> _TASK TO COMPLETE_: Where does the string "sequential" occur in the records? Copy each line that holds it.

::::::::

File: src/rtl/row_seq_rst_sync.sv
module row_seq_rst_sync (
  input  logic clk,
  input  logic rst_n,
  output logic srst_n
);
  logic meta_q;
  logic sync_q;

  always_ff @(posedge clk or negedge rst_n) begin
    if (!rst_n) begin
      meta_q <= 1'b0;
      sync_q <= 1'b0;
    end else begin
      meta_q <= 1'b1;
      sync_q <= meta_q;
    end
  end

  assign srst_n = sync_q;
endmodule

File: src/rtl/row_seq_next.sv
module row_seq_next
  import row_seq_pkg::*;
#(
  parameter int ROWS = 1080,
  parameter int AW   = $clog2(ROWS)
) (
  input  logic [1:0]    mode,
  input  logic          dir,
  input  logic [AW-1:0] addr_in,
  input  logic [AW-1:0] cur,
  output logic          wr,
  output logic          hit,
  output logic [AW-1:0] nxt
);
  localparam logic [AW-1:0] LAST = AW'(ROWS - 1);

  always_comb begin
    wr  = 1'b1;
    hit = 1'b0;
    nxt = cur;
    unique case (row_mode_e'(mode))
      MODE_HOLD: begin
        wr = 1'b0;
      end
      MODE_STEP: begin
        if (!dir) begin
          if (cur >= LAST) hit = 1'b1;
          else             nxt = cur + AW'(1);
        end else begin
          if (cur == '0) hit = 1'b1;
          else           nxt = cur - AW'(1);
        end
      end
      MODE_JUMP: begin
        if (addr_in > LAST) begin
          hit = 1'b1;
          nxt = LAST;
        end else begin
          nxt = addr_in;
        end
      end
      MODE_RESTART: begin
        nxt = dir ? LAST : '0;
      end
      default: wr = 1'b0;
    endcase
  end
endmodule

File: src/rtl/row_seq_top.sv
module row_seq_top #(
  parameter int ROWS = 1080
) (
  input  logic                     clk,
  input  logic                     rst_n,
  input  logic [1:0]               row_mode,
  input  logic                     row_dir,
  input  logic [$clog2(ROWS)-1:0]  row_addr_in,
  output logic                     wr_stb,
  output logic [$clog2(ROWS)-1:0]  wr_addr,
  output logic                     oor_flag
);
  localparam int AW = $clog2(ROWS);

  logic          srst_n;
  logic          nx_wr;
  logic          nx_hit;
  logic [AW-1:0] nx_addr;

  logic          stb_q, stb_d;
  logic [AW-1:0] addr_q, addr_d;
  logic          oor_q, oor_d;
  logic          addr_en;

  row_seq_rst_sync u_rst (
    .clk    (clk),
    .rst_n  (rst_n),
    .srst_n (srst_n)
  );

  row_seq_next #(.ROWS(ROWS), .AW(AW)) u_next (
    .mode    (row_mode),
    .dir     (row_dir),
    .addr_in (row_addr_in),
    .cur     (addr_q),
    .wr      (nx_wr),
    .hit     (nx_hit),
    .nxt     (nx_addr)
  );

  always_comb begin
    stb_d   = nx_wr;
    addr_en = nx_wr;
    addr_d  = nx_addr;
    oor_d   = oor_q | nx_hit;
  end

  always_ff @(posedge clk or negedge srst_n) begin
    if (!srst_n) begin
      stb_q  <= 1'b0;
      addr_q <= '0;
      oor_q  <= 1'b0;
    end else begin
      stb_q <= stb_d;
      oor_q <= oor_d;
      if (addr_en) addr_q <= addr_d;
    end
  end

  assign wr_stb   = stb_q;
  assign wr_addr  = addr_q;
  assign oor_flag = oor_q;
endmodule
==> src/rtl/psram_pkg.sv <==
package psram_pkg;

    typedef enum logic [2:0] {
        ST_IDLE,
        ST_ADDR,
        ST_LAT,
        ST_DATA,
        ST_TURN
    } psram_state_e;

    function automatic int max3(input int a, input int b, input int c);
        int m;
        m = a;
        if (b > m) m = b;
        if (c > m) m = c;
        return m;
    endfunction

endpackage

==> src/rtl/psram_clkgen.sv <==
module psram_clkgen (
    input  logic clk,
    input  logic rst_n,
    output logic bus_clk,
    output logic tick
);

    logic clk_q;

    always_ff @(posedge clk or negedge rst_n) begin
        if (!rst_n) clk_q <= 1'b0;
        else        clk_q <= ~clk_q;
    end

    assign bus_clk = clk_q;
    // the coming system edge raises the bus clock
    assign tick    = ~clk_q;


    bus_clk_toggle_chk: assert property (@(posedge clk) disable iff (!rst_n)
        $past(rst_n) |-> (bus_clk != $past(bus_clk)));

endmodule

==> src/rtl/psram_cnt.sv <==
module psram_cnt #(
    parameter int CNT_W = 4
) (
    input  logic             clk,
    input  logic             rst_n,
    input  logic             load,
    input  logic [CNT_W-1:0] load_val,
    input  logic             dec,
    output logic             zero
);

    logic [CNT_W-1:0] cnt_q;

    always_ff @(posedge clk or negedge rst_n) begin
        if (!rst_n)    cnt_q <= '0;
        else if (load) cnt_q <= load_val;
        else if (dec)  cnt_q <= cnt_q - 1'b1;
    end

    assign zero = (cnt_q == '0);


    no_underflow_chk: assert property (@(posedge clk) disable iff (!rst_n)
        dec |-> !zero);


    load_dec_excl_chk: assert property (@(posedge clk) disable iff (!rst_n)
        !(load && dec));

endmodule
**config.mk**
```make
export PLATFORM = sky130hd
export DESIGN_NAME = adc_result_hold
export DESIGN_NICKNAME = d
export VERILOG_FILES = /design/src/rtl/adc_result_pkg.sv /design/src/rtl/adc_result_ctrl.sv /design/src/rtl/adc_result_data.sv /design/src/rtl/adc_result_hold.sv
export SDC_FILE = /design/constraint.sdc
export NUM_CORES = 1
export LEC_CHECK = 0
export BUFFER_PORTS_ARGS = -buffer_cell sky130_fd_sc_hd__buf_2
export CAP_MARGIN = 5
export CORE_MARGIN = 2
export CORE_UTILIZATION = 50
export DETAILED_ROUTE_END_ITERATION = 10
export PLACE_DENSITY = 0.82
export RECOVER_POWER = 100
export SYNTH_ARGS = -nofsm -noshare
export SYNTH_HDL_FRONTEND = slang
export SYNTH_SLANG_ARGS = --single-unit
```
**constraint.sdc**
```tcl
create_clock -name clk -period 2.3 [get_ports clk]
set_input_delay 0.115 -clock clk [delete_from_list [all_inputs] [get_ports clk]]
set_output_delay 0.115 -clock clk [all_outputs]
set_load 0.1 [all_outputs]
```
### config.mk
export PLATFORM = sky130hd
export DESIGN_NAME = rgmii_cmd_rx
export DESIGN_NICKNAME = d
export VERILOG_FILES = /design/src/rtl/rgmii_cmd_rx.sv
export SDC_FILE = /design/constraint.sdc
export NUM_CORES = 1
export LEC_CHECK = 0
export CAP_MARGIN = 20
export CORE_MARGIN = 2
export CORE_UTILIZATION = 50
export CTS_BUF_LIST = sky130_fd_sc_hd__clkbuf_8
export DETAILED_ROUTE_END_ITERATION = 6
export PLACE_DENSITY_LB_ADDON = 0.05
export SYNTH_ARGS = -nofsm -noshare
export SYNTH_HDL_FRONTEND = slang
export SYNTH_SLANG_ARGS = --single-unit
### constraint.sdc
create_clock -name rxc -period 3.25 [get_ports rxc]
set_input_delay 0.325 -clock rxc [delete_from_list [all_inputs] [get_ports rxc]]
set_output_delay 0.325 -clock rxc [all_outputs]
set_load 0.01 [all_outputs]
### src/rtl/tmo_pkg.sv
package tmo_pkg;

   localparam int PAL_SEL_BITS = 2;
   localparam int PAL_PHASES   = 1 << PAL_SEL_BITS;

   typedef struct packed {
      logic [PAL_PHASES-1:0] pal_bank;
      logic                  blank_hi;
      logic                  blank_lo;
      logic                  tone_en;
   } ovl_ctrl_t;

endpackage

### src/rtl/tmo_addr_gen.sv
module tmo_addr_gen #(
   parameter int COL_BITS = 5,
   parameter int ROW_BITS = 5,
   parameter int PIX_BITS = 3
) (
   input  logic [COL_BITS+PIX_BITS-1:0] h_count,
   input  logic [ROW_BITS-1:0]          v_row,
   output logic [ROW_BITS+COL_BITS:0]   vram_addr
);

   localparam int H_W = COL_BITS + PIX_BITS;

   logic [COL_BITS-1:0] col;
   logic [PIX_BITS-1:0] phase;
   logic                attr_sel;

   assign col       = h_count[H_W-1:PIX_BITS];
   assign phase     = h_count[PIX_BITS-1:0];
   assign attr_sel  = (phase != '0);
   assign vram_addr = {attr_sel, v_row, col};

endmodule

### src/rtl/tmo_fetch_pipe.sv
module tmo_fetch_pipe #(
   parameter int DATA_W   = 8,
   parameter int PIX_BITS = 3
) (
   input  logic                clk,
   input  logic                rst_n,
   input  logic [PIX_BITS-1:0] phase,
   input  logic [DATA_W-1:0]   vram_rdata,
   output logic [DATA_W-1:0]   tile_index,
   output logic [DATA_W-1:0]   tile_attr
);

   localparam logic [PIX_BITS-1:0] PH_IDX_BACK  = PIX_BITS'(1);
   localparam logic [PIX_BITS-1:0] PH_ATTR_BACK = PIX_BITS'(2);

   logic [DATA_W-1:0] idx_hold;

   always_ff @(posedge clk or negedge rst_n) begin
      if (!rst_n) begin
         idx_hold   <= '0;
         tile_index <= '0;
         tile_attr  <= '0;
      end else begin
         if (phase == PH_IDX_BACK) begin
            idx_hold <= vram_rdata;
         end
         if (phase == PH_ATTR_BACK) begin
            tile_index <= idx_hold;
            tile_attr  <= vram_rdata;
         end
      end
   end

endmodule
$ cat src/rtl/pwmt_pkg.sv
package pwmt_pkg;
   localparam int ADDR_W = 4;
   localparam logic [ADDR_W-1:0] A_CTL  = 4'd0;
   localparam logic [ADDR_W-1:0] A_RUN  = 4'd1;
   localparam logic [ADDR_W-1:0] A_MODE = 4'd2;
   localparam logic [ADDR_W-1:0] A_IO0  = 4'd3;
   localparam logic [ADDR_W-1:0] A_IO1  = 4'd4;
   localparam logic [ADDR_W-1:0] A_GRA  = 4'd5;
   localparam logic [ADDR_W-1:0] A_CNT  = 4'd9;
   localparam logic [7:0] MODE_PWM1 = 8'h02;
   localparam logic [7:0] IO_PWM    = 8'h12;

   typedef struct packed {
      logic       clr_c;
      logic [1:0] div_sel;
   } ctl_t;
endpackage

$ cat src/rtl/pwmt_regs.sv
module pwmt_regs
   import pwmt_pkg::*;
#(
   parameter int DW     = 16,
   parameter int N_GR   = 4,
   parameter int N_OUT  = 2
) (
   input  logic                     clk,
   input  logic                     rst_n,
   input  logic                     wr_en,
   input  logic [ADDR_W-1:0]        wr_addr,
   input  logic [DW-1:0]            wr_data,
   input  logic [ADDR_W-1:0]        rd_addr,
   input  logic [DW-1:0]            cnt,
   output logic [DW-1:0]            rd_data,
   output ctl_t                     ctl,
   output logic                     run,
   output logic [7:0]               mode,
   output logic [N_OUT-1:0][7:0]    io,
   output logic [N_GR-1:0][DW-1:0]  gr,
   output logic                     cnt_load
);
   localparam int CTL_W = $bits(ctl_t);

   assign cnt_load = wr_en && (wr_addr == A_CNT) && !run;

   always_ff @(posedge clk or negedge rst_n) begin
      if (!rst_n) begin
         ctl  <= '0;
         run  <= 1'b0;
         mode <= '0;
      end else if (wr_en) begin
         if (wr_addr == A_CTL && !run) ctl <= ctl_t'(wr_data[CTL_W-1:0]);
         if (wr_addr == A_RUN) run  <= wr_data[0];
         if (wr_addr == A_MODE) mode <= wr_data[7:0];
      end
   end

   for (genvar i = 0; i < N_OUT; i++) begin : g_io
      always_ff @(posedge clk or negedge rst_n) begin
         if (!rst_n) io[i] <= '0;
         else if (wr_en && wr_addr == A_IO0 + ADDR_W'(i)) io[i] <= wr_data[7:0];
      end
   end

   for (genvar g = 0; g < N_GR; g++) begin : g_gr
      always_ff @(posedge clk or negedge rst_n) begin
         if (!rst_n) gr[g] <= '0;
         else if (wr_en && wr_addr == A_GRA + ADDR_W'(g)) gr[g] <= wr_data;
      end
   end

   always_comb begin
      rd_data = '0;
      if (rd_addr == A_CTL) rd_data = DW'(ctl);
      else if (rd_addr == A_RUN) rd_data = DW'(run);
      else if (rd_addr == A_MODE) rd_data = DW'(mode);
      else if (rd_addr == A_CNT) rd_data = cnt;
      for (int i = 0; i < N_OUT; i++)
         if (rd_addr == A_IO0 + ADDR_W'(i)) rd_data = DW'(io[i]);
      for (int g = 0; g < N_GR; g++)
         if (rd_addr == A_GRA + ADDR_W'(g)) rd_data = gr[g];
   end
endmodule

$ cat src/rtl/pwmt_prescale.sv
module pwmt_prescale #(
   parameter int SEL_W = 2
) (
   input  logic             clk,
   input  logic             rst_n,
   input  logic             run,
   input  logic [SEL_W-1:0] sel,
   output logic             tick
);
   localparam int PW = 2 * ((1 << SEL_W) - 1);

   if (PW == 0) begin : g_nodiv
      assign tick = run;
   end else begin : g_div
      logic [PW-1:0] pcnt;
      logic [PW-1:0] lim;
      assign lim  = PW'((1 << (2 * sel)) - 1);
      assign tick = run && (pcnt == lim);
      always_ff @(posedge clk or negedge rst_n) begin
         if (!rst_n) pcnt <= '0;
         else if (!run || tick) pcnt <= '0;
         else pcnt <= pcnt + 1'b1;
      end
   end
endmodule

$ cat src/rtl/pwmt_counter.sv
module pwmt_counter #(
   parameter int DW = 16
) (
   input  logic          clk,
   input  logic          rst_n,
   input  logic          tick,
   input  logic [DW-1:0] clr_val,
   input  logic          load,
   input  logic [DW-1:0] load_val,
   output logic [DW-1:0] cnt
);
   always_ff @(posedge clk or negedge rst_n) begin
      if (!rst_n) cnt <= '0;
      else if (load) cnt <= load_val;
      else if (tick) cnt <= (cnt == clr_val) ? '0 : cnt + 1'b1;
   end
endmodule

$ cat src/rtl/pwmt_outunit.sv
module pwmt_outunit #(
   parameter int DW = 16
) (
   input  logic          clk,
   input  logic          rst_n,
   input  logic          tick,
   input  logic          active,
   input  logic [DW-1:0] cnt,
   input  logic [DW-1:0] per,
   input  logic [DW-1:0] duty,
   output logic          lvl
);
   always_ff @(posedge clk or negedge rst_n) begin
      if (!rst_n) lvl <= 1'b0;
      else if (tick && active) begin
         if (cnt == per) lvl <= 1'b1;
         else if (cnt == duty) lvl <= ~lvl;
      end
   end
endmodule

$ cat src/rtl/pwm_pair_timer.sv
module pwm_pair_timer
   import pwmt_pkg::*;
#(
   parameter int DW    = 16,
   parameter int SEL_W = 2,
   parameter int N_OUT = 2
) (
   input  logic              clk,
   input  logic              rst_n,
   input  logic              wr_en,
   input  logic [ADDR_W-1:0] wr_addr,
   input  logic [DW-1:0]     wr_data,
   input  logic [ADDR_W-1:0] rd_addr,
   output logic [DW-1:0]     rd_data,
   output logic [N_OUT-1:0]  pin_out,
   output logic [N_OUT-1:0]  pin_oe
);
   localparam int N_GR = 2 * N_OUT;

   if (DW < 8 || SEL_W != 2 || N_OUT != 2) begin : g_bad_cfg
      initial $fatal(1, "pwm_pair_timer: unsupported parameter set");
   end

   ctl_t                    ctl;
   logic                    run;
   logic [7:0]              mode;
   logic [N_OUT-1:0][7:0]   io;
   logic [N_GR-1:0][DW-1:0] gr;
   logic                    cnt_load;
   logic [DW-1:0]           cnt;
   logic [DW-1:0]           clr_val;
   logic                    tick;
   logic [N_OUT-1:0]        act;

   pwmt_regs #(.DW(DW), .N_GR(N_GR), .N_OUT(N_OUT)) u_regs (
      .clk(clk), .rst_n(rst_n), .wr_en(wr_en), .wr_addr(wr_addr),
      .wr_data(wr_data), .rd_addr(rd_addr), .cnt(cnt), .rd_data(rd_data),
      .ctl(ctl), .run(run), .mode(mode), .io(io), .gr(gr),
      .cnt_load(cnt_load)
   );

   pwmt_prescale #(.SEL_W(SEL_W)) u_pre (
      .clk(clk), .rst_n(rst_n), .run(run), .sel(ctl.div_sel), .tick(tick)
   );

   assign clr_val = ctl.clr_c ? gr[2] : gr[0];

   pwmt_counter #(.DW(DW)) u_cnt (
      .clk(clk), .rst_n(rst_n), .tick(tick), .clr_val(clr_val),
      .load(cnt_load), .load_val(wr_data), .cnt(cnt)
   );

   for (genvar i = 0; i < N_OUT; i++) begin : g_out
      assign act[i]    = (mode == MODE_PWM1) && (io[i] == IO_PWM);
      assign pin_oe[i] = act[i];
      pwmt_outunit #(.DW(DW)) u_ou (
         .clk(clk), .rst_n(rst_n), .tick(tick), .active(act[i]),
         .cnt(cnt), .per(gr[2*i]), .duty(gr[2*i+1]), .lvl(pin_out[i])
      );
   end
endmodule

$ cat config.mk
export PLATFORM = sky130hd
export DESIGN_NAME = pwm_pair_timer
export DESIGN_NICKNAME = d
export VERILOG_FILES = /design/src/rtl/pwmt_pkg.sv /design/src/rtl/pwmt_regs.sv /design/src/rtl/pwmt_prescale.sv /design/src/rtl/pwmt_counter.sv /design/src/rtl/pwmt_outunit.sv /design/src/rtl/pwm_pair_timer.sv
export SDC_FILE = /design/constraint.sdc
export NUM_CORES = 1
export LEC_CHECK = 0
export CAP_MARGIN = 20
export CORE_MARGIN = 1
export CORE_UTILIZATION = 55
export CTS_CLUSTER_DIAMETER = 40
export DETAILED_ROUTE_END_ITERATION = 12
export MAX_ROUTING_LAYER = met4
export PLACE_DENSITY = 0.87
export SLEW_MARGIN = 20
export SYNTH_ARGS = -nofsm -noshare
export SYNTH_HDL_FRONTEND = slang
export SYNTH_HIERARCHICAL = 1
export SYNTH_SLANG_ARGS = --single-unit
$ cat constraint.sdc
create_clock -name clk -period 4.2 [get_ports clk]
set_input_delay 0.84 -clock clk [delete_from_list [all_inputs] [get_ports clk]]
set_output_delay 0.84 -clock clk [all_outputs]
set_load 0.02 [all_outputs]
* Word level (Yosys, flattened, before mapping)
Cells that the tools add are included.
Widths: inputs -> output; s select.
** Cells by class
- Bitwise gates (word level) :: 2
- Add/subtract/negate cells :: 3
- Eq/ne operators :: 27
- Reductions and logical operators :: 26
- Muxes and demuxes :: 19
- Shift-type cells :: 1
** Operators with widths (number)
- $mux 16 :: 14
- $eq 16x16->1 :: 5
- $eq 4x3->1 const B :: 8
- $add 16x1->16 const B :: 1
- $eq 4x2->1 const B :: 4
- $eq 4x4->1 const B :: 4
- $eq 8x5->1 const B :: 2
- $logic_and 1x1->1 :: 14
- $reduce_and 2->1 :: 5
- $eq 4x1->1 const B :: 2
- $eq 8x2->1 const B :: 1
- $logic_not 4->1 :: 2
- $add 6x1->6 const B :: 1
- $eq 6x6->1 :: 1
- $mux 6 :: 1
- $reduce_bool 2->1 :: 3
- $shl 1x3->6 const A :: 1
- $sub 6x2->6 const B :: 1
- $mux 1 :: 4
- $not 1->1 :: 2
- $logic_not 1->1 :: 1
- $logic_or 1x1->1 :: 1
** Storage, ports and cells
- Word-level logic and storage cells :: 92
- Output and inout bits :: 20
- Input bits :: 27
- Bits in registers :: 116

* Depth between registers and ports, before layout
Gate-level depths: netlist (run 1).
- Depth in word-level cells :: 11
- Depth in mapped cells :: 9
- Gate-level depth less buffers :: 6

* Modules after synthesis
Netlist (run 1), hierarchy kept.
** Modules (own cells, without submodules)
- pwmt_regs :: times used 1, cells an instance 365, sequential area each 2302.2 sq um, area an instance 4664.5 sq um
- pwmt_counter :: times used 1, cells an instance 132, sequential area each 400.4 sq um, area an instance 1248.7 sq um
- pwmt_outunit :: times used 2, cells an instance 48, sequential area each 25.0 sq um, area an instance 392.9 sq um
- pwmt_prescale :: times used 1, cells an instance 35, sequential area each 150.1 sq um, area an instance 351.6 sq um
- pwm_pair_timer :: times used 1, cells an instance 26, sequential area each 0.0 sq um, area an instance 280.3 sq um

* Worst setup path before layout (run 1)
Ideal clock, no wire load.
- Kind :: input-to-output
- Start point :: input rd_addr[3]
- End point :: output rd_data[6]
- Data arrival time :: 2.119 ns
- Required time :: 3.360 ns
- Setup slack :: 1.241 ns
- Stages :: 6
- Path buffers :: 2
- Cell sequence :: buf_4 -> or3b_1 -> nor2_4 -> buf_4 -> a211oi_1 -> a21oi_1
** On the way
- Word-level cells in the longest chain between the ends :: 11
- Elaborated cells on any way between the ends :: 20
- Classes of those cells :: eq/ne: 9; mux: 10; reduce/logical: 1
** RTL lines
- start, declared :: RTL line pwm_pair_timer.sv:13 : input logic [ADDR_W-1:0] rd_addr,
- $eq 4x4->1 :: RTL line pwmt_regs.sv:58 : else if (rd_addr == A_CNT) rd_data = cnt;
- $mux 16 :: RTL line pwmt_regs.sv:58
- $mux 16 :: RTL line pwmt_regs.sv:57 : else if (rd_addr == A_MODE) rd_data = DW'(mode);
- $mux 16 :: RTL line pwmt_regs.sv:56 : else if (rd_addr == A_RUN) rd_data = DW'(run);
- $mux 16 :: RTL line pwmt_regs.sv:55 : if (rd_addr == A_CTL) rd_data = DW'(ctl);
- $mux 16 (2 in a row) :: RTL line pwmt_regs.sv:60 : if (rd_addr == A_IO0 + ADDR_W'(i)) rd_data = DW'(io[i]);
- $mux 16 (3 in a row) :: RTL line pwmt_regs.sv:62 : if (rd_addr == A_GRA + ADDR_W'(g)) rd_data = gr[g];
- $mux 16 * :: RTL line pwmt_regs.sv:62
- end, declared :: RTL line pwm_pair_timer.sv:14 : output logic [DW-1:0] rd_data,
Every way passes the cells marked *; elsewhere a longest branch is shown, timed or not.

* Worst setup path in the final report (run 1)
- Start point :: input rd_addr[3]
- End point :: output rd_data[15]
Same word-level chain as after synthesis.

::::::::

> _EXPECTED OUTPUT_:
- pwmt_regs :: times used 1, cells an instance 365, sequential area each 2302.2 sq um, area an instance 4664.5 sq um
- pwmt_counter :: times used 1, cells an instance 132, sequential area each 400.4 sq um, area an instance 1248.7 sq um
- pwmt_outunit :: times used 2, cells an instance 48, sequential area each 25.0 sq um, area an instance 392.9 sq um
- pwmt_prescale :: times used 1, cells an instance 35, sequential area each 150.1 sq um, area an instance 351.6 sq um
- pwm_pair_timer :: times used 1, cells an instance 26, sequential area each 0.0 sq um, area an instance 280.3 sq um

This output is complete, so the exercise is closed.